振り返った大毅が見たのは、歪んだ凊佐の表情だった。
意識に、逆流してくる。
記憶の断片。暗い部屋。金属音。誰かの叫び。
「離れろッ!」
大毅が叫び、凊佐の体を抱きかかえるようにして引き離す。コアから手が離れた瞬間、凊佐の体がガクッと力が抜けた。
直後、敵の本体が音もなく崩れ落ちる。周囲の分体も蒸発するように消えていった。
「ったく、無茶すんなって……」
ジーという蝉の声が響く。
戦いは、終わった。
息を整えながら、大毅は凊佐の肩を支える。上空では夜桜のドローンが、夏の太陽を遮るように、静かに二人を見下ろしていた。
***
——ぬかるんだ床。冷たい空気。
どこか遠くで金属音が響いている。誰かが何かを引きずっているような音。
「お前のせいだ!お前のせいでここがバレたんだッ!」
怒鳴り声が、耳を打った。 凊佐の肩が揺さぶられる。頭が取れそうになるほど強く、乱暴に。

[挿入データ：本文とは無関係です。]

From an optimization exercise on the open Yosys and OpenROAD flow, aimed at small area, a short achievable clock period and few clock cycles; shortcuts taken in it are not production practice. RTL that was checked went through simulation tests only; none was proved equivalent to the original. No activity file was given, so power comes from the tool's default toggle rates.

Setup of main:
==> flow/design.v (excerpt) <==
module laser_stripe_center_extract (
  input  logic                clk,
  input  logic                rst_n,
  input  logic                in_push,
  output logic                in_full,
  input  logic [7:0]          in_pixel,
  input  logic                in_row_end,
  input  logic                in_frame_end,
  output logic                out_empty,
  input  logic                out_pop,
  output logic [lsce_pkg::ROW_W-1:0]    out_row_number,
  output logic                out_found,
  output logic [lsce_pkg::CENTRE_W-1:0] out_centre_q8,
  output logic                out_last,
  input  logic                cfg_valid,
  output logic                cfg_ready,
  input  logic [1:0]          cfg_index,
  input  logic [12:0]         cfg_data
);
Size: roughly 350 flip-flops.
clock: 8.0 ns
lec_check: 0
cap_margin: 20
core_margin: 2
core_utilization: 40
setup_slack_margin: 4.5
slew_margin: 20
run.sh (not shown) runs the stock make flow with config.mk's settings and CLKGATE_MAP_FILE= SYNTH_SCRIPT=/design/flow/synth_recipe.tcl, a recipe that flattens the netlist after the stock synthesis.
main has completed all stages; timing, DRC and antenna checks passed.
Testbench counts of main, summed over its fixed seeds: cycles 36,155.
## Diff of input files: the feature branch against main
--- a/flow/design.v
+++ b/flow/design.v
@@ -35,65 +35,59 @@
   logic       in_full_r;
   logic       v_r, re_r, fe_r;
   logic signed [8:0] g_r;
   logic [7:0] ip0_r, ip1_r;    
   logic [1:0] pos_r;           
   logic [12:0] col_r;
-  logic        colnz_r, first_r;    
   logic signed [8:0] prev_r, pk1_r, tr1_r;
   logic [8:0]  x_r, yq_r, uq_r, w_r;
   logic        ppend_r, tpend_r;
   logic [11:0] pkc_r, trc_r;
   logic        fin1_r, fin2_r, fin_n1_r, fin_last_r;
   logic        pass_a_r, pass_lo_r, pass_hi_r;
   logic accept, hold, go, take, first, in_room;
   logic signed [9:0] dp, dt, dg;
   logic cap_p, cap_t;
   logic [12:0] col_n;
-  logic fin1_n, fin2_n, v_n, re_n, colnz_n;
+  logic fin1_n, fin2_n, v_n, re_n;
   assign in_full = in_full_r;
   assign accept  = in_push && !in_full_r;
   assign in_room = !col_r[12];
-  assign hold    = v_r && (fin1_r || (fin2_r && !job_ready)) && (re_r || colnz_r);
+  assign hold    = v_r && (fin1_r || (fin2_r && !job_ready)) && (re_r || col_r != '0);
   assign go      = v_r && !hold;
-  assign take    = go && in_room && colnz_r;
-  assign first   = first_r;
+  assign take    = go && in_room && col_r != '0;
+  assign first   = col_r == 13'd1;
   assign dp      = 10'(g_r) - 10'(pk1_r);
   assign dt      = 10'(g_r) - 10'(tr1_r);
   assign dg      = 10'(g_r) - 10'(prev_r);
   assign cap_p   = first || !dp[9];
   assign cap_t   = first || dt[9];
   always_comb begin
     col_n = col_r;
     if (go) begin
       if (re_r) col_n = '0;
       else if (in_room) col_n = col_r + 13'd1;
     end
-    colnz_n = go ? !re_r : colnz_r;
     fin1_n = go && re_r;
     fin2_n = fin1_r || (fin2_r && !job_ready);
     v_n   = hold ? 1'b1 : accept;
     re_n  = hold ? re_r : in_row_end;
   end
   always_ff @(posedge clk) begin
     if (!rst_n) begin
       in_full_r <= 1'b0;
       v_r <= 1'b0;
       pos_r <= '0;
       col_r <= '0;
-      colnz_r <= 1'b0;
-      first_r <= 1'b0;
       fin1_r <= 1'b0;
       fin2_r <= 1'b0;
     end else begin
-      in_full_r <= v_n && (fin1_n || (fin2_n && !job_ready_nxt)) && (re_n || colnz_n);
+      in_full_r <= v_n && (fin1_n || (fin2_n && !job_ready_nxt)) && (re_n || col_n != '0);
       v_r <= v_n;
       if (accept) pos_r <= in_row_end ? 2'd0 : (pos_r == 2'd0 ? 2'd1 : 2'd2);
       col_r <= col_n;
-      colnz_r <= colnz_n;
-      if (go) first_r <= !re_r && !colnz_r;
       fin1_r <= fin1_n;
       fin2_r <= fin2_n;
     end
   end
   always_ff @(posedge clk) begin
     if (!hold) begin
@@ -103,13 +97,13 @@
     end
     if (accept) begin
       ip1_r <= ip0_r;
       ip0_r <= in_pixel;
     end
     if (go && re_r) begin
-      fin_n1_r <= !colnz_r;
+      fin_n1_r <= col_r == '0;
       fin_last_r <= fe_r;
     end
     if (fin1_r) begin
       pass_a_r <= pass_a;
       pass_lo_r <= !wlo[13];
       pass_hi_r <= !whi[13];
@@ -266,24 +260,22 @@
   logic [19:0] d_r;
   logic [7:0]  q_r;
   logic [12:0] s1_r;
   logic        pop;
   logic [20:0] t, diff;
   logic        qb;
-  logic [19:0] c0, c1, r1, r0;
+  logic [19:0] c0, c1;
   assign pop  = out_pop && done_r;
   assign take = job_done && (!valid_r || pop);
   assign out_empty = !done_r;
   assign out_centre_q8 = r_r;
   assign t = {r_r, sb_r};
   assign diff = t - {1'b0, d_r};
   assign qb = !diff[20];
   assign c0 = {s1_r, q_r[6:0]} + {12'd0, q_r[7], 7'd0};
   assign c1 = c0 + 20'd1;
-  assign r1 = cnt_r == 4'd8 ? c1 : diff[19:0];
-  assign r0 = cnt_r == 4'd8 ? c0 : t[19:0];
   always_ff @(posedge clk) begin
     if (!rst_n) begin
       valid_r <= 1'b0;
       done_r <= 1'b0;
     end else if (take) begin
       valid_r <= 1'b1;
@@ -304,14 +296,18 @@
       r_r <= job_found ? {1'b0, job_e[19:1]} : 20'd0;
       sb_r <= job_e[0];
       cnt_r <= '0;
     end else if (valid_r && !done_r) begin
       cnt_r <= cnt_r + 4'd1;
       sb_r <= 1'b0;
-      r_r <= qb ? r1 : r0;
-      if (cnt_r != 4'd8) q_r <= {q_r[6:0], qb};
+      if (cnt_r == 4'd8) begin
+        r_r <= qb ? c1 : c0;
+      end else begin
+        r_r <= qb ? diff[19:0] : t[19:0];
+        q_r <= {q_r[6:0], qb};
+      end
     end
   end
 endmodule
 module laser_stripe_center_extract (
   input  logic                clk,
   input  logic                rst_n,
### Flow results
Relative to main, the relative slew slack of the feature branch is lower by 3.5 points. In the metrics for the feature branch and main, the one carrying the higher core utilization is the feature branch. Changes observed in the feature branch relative to main: longest individual stage delay on the worst path went down by 0.13 ns, data arrival at the endpoint of the critical path up 0.11 ns, non-clock buffer count now larger, logic gate share of total power flat. From main to the feature branch the numbers moved as follows: aggregate routed wire length decreased about 1.2%, sequential share of layout area shrank by 0.46 points, die area lost 1.3%, final hold slack barely changed, clock buffer count in the final layout +about 10%. Taking main as the reference, in the feature branch H-tree depth roughly the same, critical path depth higher, total power of the final layout higher.
Testbench counts of the feature branch, summed over its fixed seeds: cycles 36,155.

「言ったよな?泣くなって!何度教えたと思ってんだ!」
耳元で怒鳴り声が爆発した。
目の前の大人が、口元を泡立たせる。 背後にサイレンが迫る。
「ごめんなさい!許してください!ごめんなさい!」
目が飛び出るほど見開いて、泣くまいと顔をこわばらせる。
「いい加減にしろやァァァッ!!」
乾いた呼吸。暴れるように腕が振り上がる。 手には何か、金属の鈍く光るもの。
——本能的に、左手を突き出して目をぎゅっと閉じる。
「やめて——!」
その声と同時に、世界が真っ白に弾けた。
びくりと体が跳ねる。
視界がぐらつく。喉の奥が焼けるように熱い。 汗で張りついたシャツの背中に、寝具の冷たさが妙にリアルに感じられた。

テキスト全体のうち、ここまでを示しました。